Convention aside: awk field splitting treats multiple spaces and tabs as a single separator by default. If your data uses fixed-width columns or specific delimiters, always set -F explicitly. Relying on the default whitespace split can produce wrong results when fields contain internal spaces.

Check the field separator before you parse. Whitespace defaults hide tabs and multiple spaces.

Chaining tools together

The pipe operator | connects these tools. Output from the left command becomes input for the right command. This allows you to build complex data pipelines from simple steps. The order matters. Filter first, then extract, then transform.

Here is a realistic chain to analyze failed login attempts from the auth log.

# Find failed logins, extract the username, count occurrences, and sort.
# grep filters for the specific failure message.
# awk extracts the 9th field which contains the username.
# sort and uniq -c group and count identical lines.
# sort -rn sorts by count in descending order.
# head -10 shows the top 10 offenders.
grep 'Failed password' /var/log/secure \
  | awk '{print $9}' \
  | sort | uniq -c | sort -rn | head -10

When a chain fails, isolate the break. Insert cat or head between pipes to inspect the data at that stage. This reveals whether the upstream command produced output or if the downstream command choked on the format. Debug left to right.

Test each stage of the pipe separately. Debug the chain from left to right.

Common pitfalls and errors

Text processing commands fail silently or produce confusing output when patterns are wrong. Watch for these issues.

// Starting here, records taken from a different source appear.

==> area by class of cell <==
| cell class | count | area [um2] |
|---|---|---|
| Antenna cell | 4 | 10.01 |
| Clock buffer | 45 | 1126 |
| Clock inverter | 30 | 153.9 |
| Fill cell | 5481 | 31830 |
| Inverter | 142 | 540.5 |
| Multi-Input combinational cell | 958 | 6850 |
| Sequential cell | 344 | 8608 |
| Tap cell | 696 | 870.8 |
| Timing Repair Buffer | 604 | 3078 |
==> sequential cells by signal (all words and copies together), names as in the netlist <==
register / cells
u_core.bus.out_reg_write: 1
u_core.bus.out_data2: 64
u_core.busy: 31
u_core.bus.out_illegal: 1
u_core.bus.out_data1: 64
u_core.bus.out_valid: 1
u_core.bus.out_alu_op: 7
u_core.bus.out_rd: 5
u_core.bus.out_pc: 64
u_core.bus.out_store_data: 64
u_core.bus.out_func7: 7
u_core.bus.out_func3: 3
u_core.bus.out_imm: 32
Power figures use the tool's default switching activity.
**config.mk**
```make
export PLATFORM = sky130hd
export DESIGN_NAME = nvr_mem_ctrl_flat
export DESIGN_NICKNAME = d
export VERILOG_FILES = /design/src/rtl/nvr_mem_ctrl_if.sv /design/src/rtl/nvr_mem_ctrl.sv /design/src/flat_wrapper.sv
export SDC_FILE = /design/constraint.sdc
export NUM_CORES = 1
export LEC_CHECK = 0
export CORE_ASPECT_RATIO = 1.25
export CORE_UTILIZATION = 44
export CTS_BUF_LIST = sky130_fd_sc_hd__clkbuf_8
export DETAILED_ROUTE_END_ITERATION = 8
export PLACE_DENSITY = 0.83
export SETUP_SLACK_MARGIN = 0.2
export SYNTH_ARGS = -nofsm -noshare
export SYNTH_HDL_FRONTEND = slang
export SYNTH_SLANG_ARGS = --single-unit
```
**constraint.sdc**
```tcl
create_clock -name clk -period 2.4 [get_ports clk]
set_input_delay 0.72 -clock clk [delete_from_list [all_inputs] [get_ports clk]]
set_output_delay 0.72 -clock clk [all_outputs]
set_load 0.01 [all_outputs]
```
**src/rtl/nvr_mem_ctrl_if.sv**
```systemverilog
// ---------------------------------------------------------------------------
// nvr_mem_ctrl_if
//
// Request/response bus between the datapath (load/store unit) and the NVR
// memory sequencer.
//
// Parameters:
//   ADDR_W    - NVR word address width
//   DATA_W    - data word width
//
// Signals:
//   req_rd    - load request, sampled by the controller while ready=1
//   req_wr    - store request, sampled by the controller while ready=1
//   req_addr  - word address of the access
//   req_wdata - store data, already lane-organized
//   ready     - controller idle and accepting a request
//   done      - one-cycle pulse when an access completes
//   err       - sticky timeout flag, cleared by the next accepted request
//   rdata     - data of the last completed read
//
// Modports:
//   master    - datapath side (drives the request)
//   slave     - controller side (drives the response)
// ---------------------------------------------------------------------------
interface nvr_mem_ctrl_if #(
  parameter int ADDR_W = 7,
  parameter int DATA_W = 32
) ();

  logic              req_rd;
  logic              req_wr;
  logic [ADDR_W-1:0] req_addr;
  logic [DATA_W-1:0] req_wdata;
  logic              ready;
  logic              done;
  logic              err;
  logic [DATA_W-1:0] rdata;

  modport master (
    output req_rd,
    output req_wr,
    output req_addr,
    output req_wdata,
    input  ready,
    input  done,
    input  err,
    input  rdata
  );

  modport slave (
    input  req_rd,
    input  req_wr,
    input  req_addr,
    input  req_wdata,
    output ready,
    output done,
    output err,
    output rdata
  );

endinterface

```
**src/rtl/nvr_mem_ctrl.sv**
```systemverilog
// ---------------------------------------------------------------------------
// nvr_mem_ctrl
//
// Sequencer between the datapath and the NVR_TOP data memory macro. It turns
// a single-cycle load/store request into the NVR strobe sequence
// (address/WE setup, CE pulse, wait for RDY), returns the read data, and
// generates the NVR power-on POR pulse after every reset.
//
// Parameters:
//   ADDR_W       - NVR word address width (drives NVR A)
//   DATA_W       - data width
//   POR_LOW_CYC  - cycles POR is held low after reset release
//   POR_HIGH_CYC - POR pulse width in cycles
//   SETUP_CYC    - cycles A/DIN/WE are stable before CE rises (>= 1)
//   CE_CYC       - CE high width in cycles (>= 1)
//   MIN_WAIT     - cycles after CE falls before RDY at the pin is trusted
//   TIMEOUT      - max cycles spent waiting before the access is aborted
//
// Ports:
//   clk      - controller clock, rising edge
//   reset    - asynchronous active-low reset
//   bus      - request/response bus (slave side), see nvr_mem_ctrl_if
//   mem_a    - NVR A
//   mem_din  - NVR DIN
//   mem_ce   - NVR CE
//   mem_we   - NVR WE
//   mem_por  - NVR POR
//   mem_dout - NVR DOUT
//   mem_rdy  - NVR RDY, asynchronous to clk
// ---------------------------------------------------------------------------
module nvr_mem_ctrl #(
  parameter int ADDR_W       = 7,
  parameter int DATA_W       = 32,
  parameter int POR_LOW_CYC  = 10,
  parameter int POR_HIGH_CYC = 10,
  parameter int SETUP_CYC    = 2,
  parameter int CE_CYC       = 1,
  parameter int MIN_WAIT     = 2,
  parameter int TIMEOUT      = 255
) (
  input  logic              clk,
  input  logic              reset,
  nvr_mem_ctrl_if.slave     bus,
  output logic [ADDR_W-1:0] mem_a,
  output logic [DATA_W-1:0] mem_din,
  output logic              mem_ce,
  output logic              mem_we,
  output logic              mem_por,
  input  logic [DATA_W-1:0] mem_dout,
  input  logic              mem_rdy
);

  // The synchronized view of RDY lags the pin by SYNC_STAGES cycles, so rdy_s
  // only reflects a pin value taken at least MIN_WAIT cycles after the CE fall
  // once RDY_HOLDOFF cycles of WAIT have gone by. Anything earlier could be a
  // stale "ready" left over from before the strobe.
  localparam int SYNC_STAGES = 2;
  localparam int RDY_HOLDOFF = MIN_WAIT + SYNC_STAGES;

  // One shared counter serves every timed state; it must hold the largest
  // terminal value and is never narrower than 8 bits.
  localparam int MAX_POR = (POR_LOW_CYC > POR_HIGH_CYC) ? POR_LOW_CYC : POR_HIGH_CYC;
  localparam int MAX_STB = (SETUP_CYC > CE_CYC) ? SETUP_CYC : CE_CYC;
  localparam int MAX_WT  = (TIMEOUT > RDY_HOLDOFF) ? TIMEOUT : RDY_HOLDOFF;
  localparam int MAX_PS  = (MAX_POR > MAX_STB) ? MAX_POR : MAX_STB;
  localparam int MAX_ALL = (MAX_PS > MAX_WT) ? MAX_PS : MAX_WT;
  localparam int CNT_W   = ($clog2(MAX_ALL + 1) > 8) ? $clog2(MAX_ALL + 1) : 8;

  // Terminal counts: each timed state lasts exactly N cycles, so it leaves
  // when the count of cycles already spent there reaches N-1.
  localparam logic [CNT_W-1:0] CNT_MAX        = '1;
  localparam logic [CNT_W-1:0] CNT_ONE        = CNT_W'(1);
  localparam logic [CNT_W-1:0] POR_LOW_LAST   = CNT_W'(POR_LOW_CYC - 1);
  localparam logic [CNT_W-1:0] POR_HIGH_LAST  = CNT_W'(POR_HIGH_CYC - 1);
  localparam logic [CNT_W-1:0] SETUP_LAST     = CNT_W'(SETUP_CYC - 1);
  localparam logic [CNT_W-1:0] CE_LAST        = CNT_W'(CE_CYC - 1);
  localparam logic [CNT_W-1:0] RDY_OK_CNT     = CNT_W'(RDY_HOLDOFF);
  localparam logic [CNT_W-1:0] TIMEOUT_LAST   = CNT_W'(TIMEOUT - 1);

  typedef enum logic [2:0] {
    ST_POR_WAIT,
    ST_POR_PULSE,
    ST_IDLE,
    ST_SETUP,
    ST_STROBE,
    ST_WAIT,
    ST_DONE
  } state_t;

  state_t             state;
  state_t             state_next;
  logic [CNT_W-1:0]   cnt;
  logic [CNT_W-1:0]   cnt_next;
  logic [CNT_W-1:0]   cnt_inc;
  logic               rdy_meta;
  logic               rdy_s;
  logic               accept;
  logic               wait_timeout;
  logic               ready_q;
  logic               done_q;
  logic               err_q;
  logic [DATA_W-1:0]  rdata_q;

  assign bus.ready = ready_q;
  assign bus.done  = done_q;
  assign bus.err   = err_q;
  assign bus.rdata = rdata_q;

  // Two-flop synchronizer for the macro's RDY, which is not related to clk.
  always_ff @(posedge clk or negedge reset) begin
    if (!reset) begin
      rdy_meta <= 1'b0;
      rdy_s    <= 1'b0;
    end else begin
      rdy_meta <= mem_rdy;
      rdy_s    <= rdy_meta;
    end
  end

  // State register and the shared cycle counter. Reset always restarts the
  // POR sequence, even in the middle of an access.
  always_ff @(posedge clk or negedge reset) begin
    if (!reset) begin
      state <= ST_POR_WAIT;
      cnt   <= '0;
    end else begin
      state <= state_next;
      cnt   <= cnt_next;
    end
  end

  // The counter saturates instead of wrapping so a stuck state can never
  // alias back to an early count.
  assign cnt_inc = (cnt == CNT_MAX) ? cnt : cnt + CNT_ONE;

  // Next-state logic. Every state transition restarts the counter at zero so
  // each timed state measures only its own cycles. In WAIT, a valid RDY takes
  // priority over the timeout when both happen in the same cycle.
  always_comb begin
    state_next   = state;
    cnt_next     = cnt_inc;
    accept       = 1'b0;
    wait_timeout = 1'b0;
    case (state)
      ST_POR_WAIT: begin
        if (cnt >= POR_LOW_LAST) begin
          state_next = ST_POR_PULSE;
          cnt_next   = '0;
        end
      end
      ST_POR_PULSE: begin
        if (cnt >= POR_HIGH_LAST) begin
          state_next = ST_IDLE;
          cnt_next   = '0;
        end
      end
      ST_IDLE: begin
        cnt_next = '0;
        if (bus.req_rd || bus.req_wr) begin
          accept     = 1'b1;
          state_next = ST_SETUP;
        end
      end
      ST_SETUP: begin
        if (cnt >= SETUP_LAST) begin
          state_next = ST_STROBE;
          cnt_next   = '0;
        end
      end
      ST_STROBE: begin
        if (cnt >= CE_LAST) begin
          state_next = ST_WAIT;
          cnt_next   = '0;
        end
      end
      ST_WAIT: begin
        if (rdy_s && (cnt >= RDY_OK_CNT)) begin
          state_next = ST_DONE;
          cnt_next   = '0;
        end else if (cnt >= TIMEOUT_LAST) begin
          wait_timeout = 1'b1;
          state_next   = ST_DONE;
          cnt_next     = '0;
        end
      end
      ST_DONE: begin
        state_next = ST_IDLE;
        cnt_next   = '0;
      end
      default: begin
        state_next = ST_POR_WAIT;
        cnt_next   = '0;
      end
    endcase
  end

  // Status and strobe outputs are registered from the next state so the NVR
  // pins are driven straight from flops (no decode glitches on CE or POR),
  // while still changing on the same edge as the state itself. Because they
  // reset asynchronously, CE drops the moment reset is asserted.
  always_ff @(posedge clk or negedge reset) begin
    if (!reset) begin
      ready_q <= 1'b0;
      done_q  <= 1'b0;
      mem_ce  <= 1'b0;
      mem_por <= 1'b0;
    end else begin
      ready_q <= (state_next == ST_IDLE);
      done_q  <= (state_next == ST_DONE);
      mem_ce  <= (state_next == ST_STROBE);
      mem_por <= (state_next == ST_POR_PULSE);
    end
  end

  // Access registers. Address, write data and WE are captured only when a
  // request is accepted, so they stay put from SETUP through DONE and can
  // never move under an active CE. A simultaneous load and store becomes a
  // store. WE is released on the edge that leaves DONE. err is set on the
  // edge entering DONE after a timeout, so inside DONE it tells whether this
  // access timed out and the read data must not be taken.
  always_ff @(posedge clk or negedge reset) begin
    if (!reset) begin
      mem_a   <= '0;
      mem_din <= '0;
      mem_we  <= 1'b0;
      err_q   <= 1'b0;
      rdata_q <= '0;
    end else begin
      if (accept) begin
        mem_a   <= bus.req_addr;
        mem_din <= bus.req_wdata;
        mem_we  <= bus.req_wr;
        err_q   <= 1'b0;
      end
      if (wait_timeout) begin
        err_q <= 1'b1;
      end
      if (state == ST_DONE) begin
        mem_we <= 1'b0;
        if (!err_q && !mem_we) begin
          rdata_q <= mem_dout;
        end
      end
    end
  end

endmodule

```
**src/flat_wrapper.sv**
```systemverilog
// flat-port wrapper written by rule: the top's interface ports become plain ports
module nvr_mem_ctrl_flat 
#(
  parameter int ADDR_W       = 7,
  parameter int DATA_W       = 32,
  parameter int POR_LOW_CYC  = 10,
  parameter int POR_HIGH_CYC = 10,
  parameter int SETUP_CYC    = 2,
  parameter int CE_CYC       = 1,
  parameter int MIN_WAIT     = 2,
  parameter int TIMEOUT      = 255
)
  (clk, reset, mem_a, mem_din, mem_ce, mem_we, mem_por, mem_dout, mem_rdy, bus_req_rd, bus_req_wr, bus_req_addr, bus_req_wdata, bus_ready, bus_done, bus_err, bus_rdata);
  nvr_mem_ctrl_if #(.ADDR_W(ADDR_W), .DATA_W(DATA_W)) bus_i ();
  input  logic clk;
  input  logic reset;
  output logic [ADDR_W-1:0] mem_a;
  output logic [DATA_W-1:0] mem_din;
  output logic mem_ce;
  output logic mem_we;
  output logic mem_por;
  input  logic [DATA_W-1:0] mem_dout;
  input  logic mem_rdy;
  input wire logic [$bits(bus_i.req_rd)-1:0] bus_req_rd;
  input wire logic [$bits(bus_i.req_wr)-1:0] bus_req_wr;
  input wire logic [$bits(bus_i.req_addr)-1:0] bus_req_addr;
  input wire logic [$bits(bus_i.req_wdata)-1:0] bus_req_wdata;
  output wire logic [$bits(bus_i.ready)-1:0] bus_ready;
  output wire logic [$bits(bus_i.done)-1:0] bus_done;
  output wire logic [$bits(bus_i.err)-1:0] bus_err;
  output wire logic [$bits(bus_i.rdata)-1:0] bus_rdata;
  assign bus_i.req_rd = bus_req_rd;
  assign bus_i.req_wr = bus_req_wr;
  assign bus_i.req_addr = bus_req_addr;
  assign bus_i.req_wdata = bus_req_wdata;
  assign bus_ready = bus_i.ready;
  assign bus_done = bus_i.done;
  assign bus_err = bus_i.err;
  assign bus_rdata = bus_i.rdata;
  nvr_mem_ctrl #(.ADDR_W(ADDR_W), .DATA_W(DATA_W), .POR_LOW_CYC(POR_LOW_CYC), .POR_HIGH_CYC(POR_HIGH_CYC), .SETUP_CYC(SETUP_CYC), .CE_CYC(CE_CYC), .MIN_WAIT(MIN_WAIT), .TIMEOUT(TIMEOUT)) u_core (.clk(clk), .reset(reset), .bus(bus_i), .mem_a(mem_a), .mem_din(mem_din), .mem_ce(mem_ce), .mem_we(mem_we), .mem_por(mem_por), .mem_dout(mem_dout), .mem_rdy(mem_rdy));
endmodule
```
==> impl_metrics.env <==
export IMPL_status="complete, no violations"
export IMPL_synth_cell_type_count=40
export IMPL_crit_type="reg -> reg"
export IMPL_fp_row_count=36
export IMPL_r2r_start="u_core.cnt[4]$_DFF_PN0_"
export IMPL_hold_path_class="in -> async"
export IMPL_clkTransAtPathRegs_ns=0.09
export IMPL_post_place_ws_ns=0.1243
export IMPL_async_flop_share_pct=100.0
export IMPL_setup_ws_ns=0.2863
export IMPL_clock_fmax_mhz=473.1
export IMPL_grt_max_degree=41
export IMPL_fillerInstances=552
export IMPL_fin_crit_sh_pct=88.07
export IMPL_grt_pass1_vias=2682
export IMPL_cap_violations=0
export IMPL_max_slew_margin_rel_pct=72.80
export IMPL_r2r_cells=4
export IMPL_place_area_um2=5255
export IMPL_p_leak_nw=2.293
export IMPL_min_period_ns=2.114
export IMPL_avgSynthCellArea_um2=14.45
export IMPL_drv_slew=0
export IMPL_nNetsFinal=485
export IMPL_die_area_um2=8578
export IMPL_drive_above_1_share_pct=24.39
export IMPL_gp_congestion=0.7670
export IMPL_rr_endpoint="u_core.cnt[4]$_DFF_PN0_"
export IMPL_clock_path_buffers=2
export IMPL_p_clk_share_pct=21.4
export IMPL_grt_pass1_wl_mm=13.46
export IMPL_sequentialPowerShare_pct=39.3
export IMPL_grt_overflow=0
export IMPL_setup_viol=0
export IMPL_clk_latency_ns=0.36
export IMPL_area_sequential_um2=2252
export IMPL_final_cells=505
export IMPL_drt_iter0_markers=68
export IMPL_skew_ns=0.009492
export IMPL_cts_num_sinks=90
export IMPL_antenna_cells=0
export IMPL_vias=2602
export IMPL_ys_warn_count=0
export IMPL_start_util_pct=45.83
export IMPL_yosys_register_bits=90
export IMPL_start_kind="flip-flop"
export IMPL_required_ns=2.67
export IMPL_power_per_cell_area_nw_per_um2=1097
export IMPL_die_h_um=103.3
export IMPL_place_inst=489
export IMPL_port_buffers=152
export IMPL_multi_input_area_um2=1306
export IMPL_antenna_found_initial=0
export IMPL_drc=0
export IMPL_rsz0062_at_grt="false"
export IMPL_syn_num_nets=330
export IMPL_power_share_switching_pct=29.78
export IMPL_crit_path_end_kind="flip-flop"
export IMPL_syn_inst=250
export IMPL_rrSetupSlack_ns=0.29
export IMPL_syn_area_um2=3612
export IMPL_drt_pass1_iter_count=4
export IMPL_final_area_um2=5537
export IMPL_fin_util_pct=70.24
export IMPL_boundaryPins=153
export IMPL_intPower_mw=4.266
export IMPL_root_buffer="clkbuf_8"
export IMPL_p_sw_mw=1.809
export IMPL_area_growth_pct=53.27
export IMPL_ys_flop_type="dfrtp_1"
export IMPL_synth_edff_count=0
export IMPL_die_w_um=83.04
export IMPL_worstMarginPinSlew_ns=0.4080
export IMPL_antenna_left=0
export IMPL_wl_mm=8.386
export IMPL_via_per_inst=5.152
export IMPL_cts_tree="done"
export IMPL_hpwl_mm=6.168
export IMPL_ir_worst_vdd_v=0.0006437
export IMPL_coreArea_um2=7883
export IMPL_gr_usage_all_layers_pct=20.07
export IMPL_wl_per_cell_um=16.61
export IMPL_synth_seq_area_share_pct=62.35
export IMPL_cp_data_arrival_time_ns=2.39
export IMPL_ctsHtreeMaxLevel=3
export IMPL_crit_fanout=10
export IMPL_timing_hold_violations_final=0
export IMPL_setup_tns_ns=0
export IMPL_comb_power_share_pct=39.3
export IMPL_cts_hold_buf=0
export IMPL_cts_buffers=9
cell families after synthesis:
kind of cell	synth area share, %
compound gates	5.335
simple gates	5.022
xor+xnor	0.9700
mux	22.69
buf+inv	2.252
flops	62.35
fa+ha+maj	1.386
worst max-delay path by stage:
stage | from | to | slack (ns)
finish | u_core.cnt[4]$_DFF_PN0_ | u_core.cnt[4]$_DFF_PN0_ | 0.29
global route | u_core.cnt[4]$_DFF_PN0_ | u_core.cnt[4]$_DFF_PN0_ | 0.22
CTS | u_core.cnt[0]$_DFF_PN0_ | u_core.cnt[4]$_DFF_PN0_ | 0.23
detailed placement | bus_req_wr | u_core.mem_a[0]$_DFFE_PN0P_ | 0.12
global placement | bus_req_rd | u_core.mem_din[21]$_DFFE_PN0P_ | 0.15
floorplan | u_core.cnt[4]$_DFF_PN0_ | u_core.cnt[4]$_DFF_PN0_ | 0.36
flip-flops by register name, summed over array words and instances (netlist names), 3 cells and up:
name and flops:
u_core.bus.rdata 32, u_core.mem_a 7, u_core.mem_din 32, u_core.cnt 8, u_core.state 3
cells in the mapped netlist, drive strengths merged, types with 2 or more instances:
cell     instances  area [um2]
a21oi            6       30.03
clkbuf           7       26.28
inv              7       26.28
nor2             9       33.78
or4              2       15.01
nand2b           3       18.77
o211ai           3       22.52
o22ai            3       18.77
mux2i            2       20.02
dfrtp           90        2252
xor2             2       17.52
ha               4       50.05
nand2            4       15.01
xnor2            2       17.52
o21ai            3       15.01
nand3            2       10.01
nor3             3       15.01
nand4            2       12.51
buf              5       28.78
mux2            71       799.5
a22o             2       17.52
or3              2       12.51
a2bb2oi          2       17.52
placed cells by master (no fill, tap or decap), types with 4 or more instances in the layout:
cell | Yosys | routed
clkdlybuf4s50_1 | 0 | 151
ha_1 | 4 | 4
a21oi_1 | 6 | 5
clkbuf_8 | 0 | 11
dfrtp_1 | 90 | 90
nor2_1 | 9 | 9
mux2_2 | 70 | 70
inv_1 | 7 | 7
worst max-delay path: stages, from the launching register on:
cell and delay, ns:
dfrtp_1 0.45, or4_4 0.61, o21a_1 0.25, o32a_4 0.45, a221oi_2 0.27
power by group through the flow:
stage,Sequential (mW),Clock [mW],Combinational [mW]
after global placement,2.38,0,2.31
final,2.39,1.30,2.39
after detailed placement,2.42,0,2.37
after CTS,2.39,1.33,2.38
after floorplan,2.57,0,0.877
after global routing,2.47,1.38,2.56
stage by stage:
stage / hold WS, ns / total power [mW]
final: 0.2541 / 6.075
after floorplan: 0.3312 / 3.451
after CTS: 0.2586 / 6.106
after global placement: 0.3356 / 4.693
after detailed placement: 0.3387 / 4.792
after global routing: 0.2801 / 6.415
timing repair:
item | 4_1_cts | 5_1_grt
pin swaps | 0 | 0
endpoints found under the setup margin | 1 | 6
buffers inserted | 0 | 0
resized for setup | 2 | 3
per-layer routing:
layer / vias to the layer above / global-route usage (%) / share of wire (%)
met5: - / 0 / 0
met4: 0 / 9.814 / 2.3
met3: 17 / 4.841 / 5.4
met2: 93 / 34.55 / 53
met1: 1291 / 23.97 / 39
li1: 1201 / - / -
cell type report:
type	count	share of cell area, %
clock inverters	5	1.943
repair buffers	156	28.43
well taps	95	2.147
multi-input cells	141	23.59
flip-flops and latches	90	40.68
inverters	7	0.4746
clock buffers	11	2.734
(Power assumes the default switching activity.)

If you see sed: -e expression #1, char 0: no previous regular expression, you likely forgot the substitution command or used an empty pattern. sed requires a valid expression. Run sed 's/old/new/' not sed ''.

If grep returns no output, check your case sensitivity and anchors. A pattern like error matches terror. Use grep -w 'error' to match whole words only. If you are searching for a literal string with special characters, use grep -F to disable regex interpretation.

sed: -e expression #1, char 0: no previous regular expression

If awk prints empty fields, verify the separator. The default whitespace split collapses multiple spaces. If your data has tabs, use awk -F'\t'. If your data has commas, use awk -F,.

Unquoted variables in scripts expand and break patterns. Always quote your patterns in shell scripts. Use grep "$pattern" not grep $pattern. Unquoted variables split on spaces and pass multiple arguments to the command.

Quote your patterns. Unquoted variables expand and break the regex.

When to use which tool

Use grep when you need to find lines matching a pattern or verify a string exists in a file. Use sed when you need to perform simple substitutions, delete lines, or edit configuration files in place. Use awk when you need to extract specific columns, perform arithmetic on fields, or handle structured data with custom separators. Use journalctl when you are debugging systemd services and need timestamped logs with unit context. Use ripgrep when you are searching large codebases or directories and need speed over POSIX compatibility.

Where to go next

These three tools are the Swiss Army knives of text processing. grep finds specific lines, sed changes text inside files, and awk pulls out specific columns or numbers. Think of them as a filter, a paintbrush, and a calculator for your text files.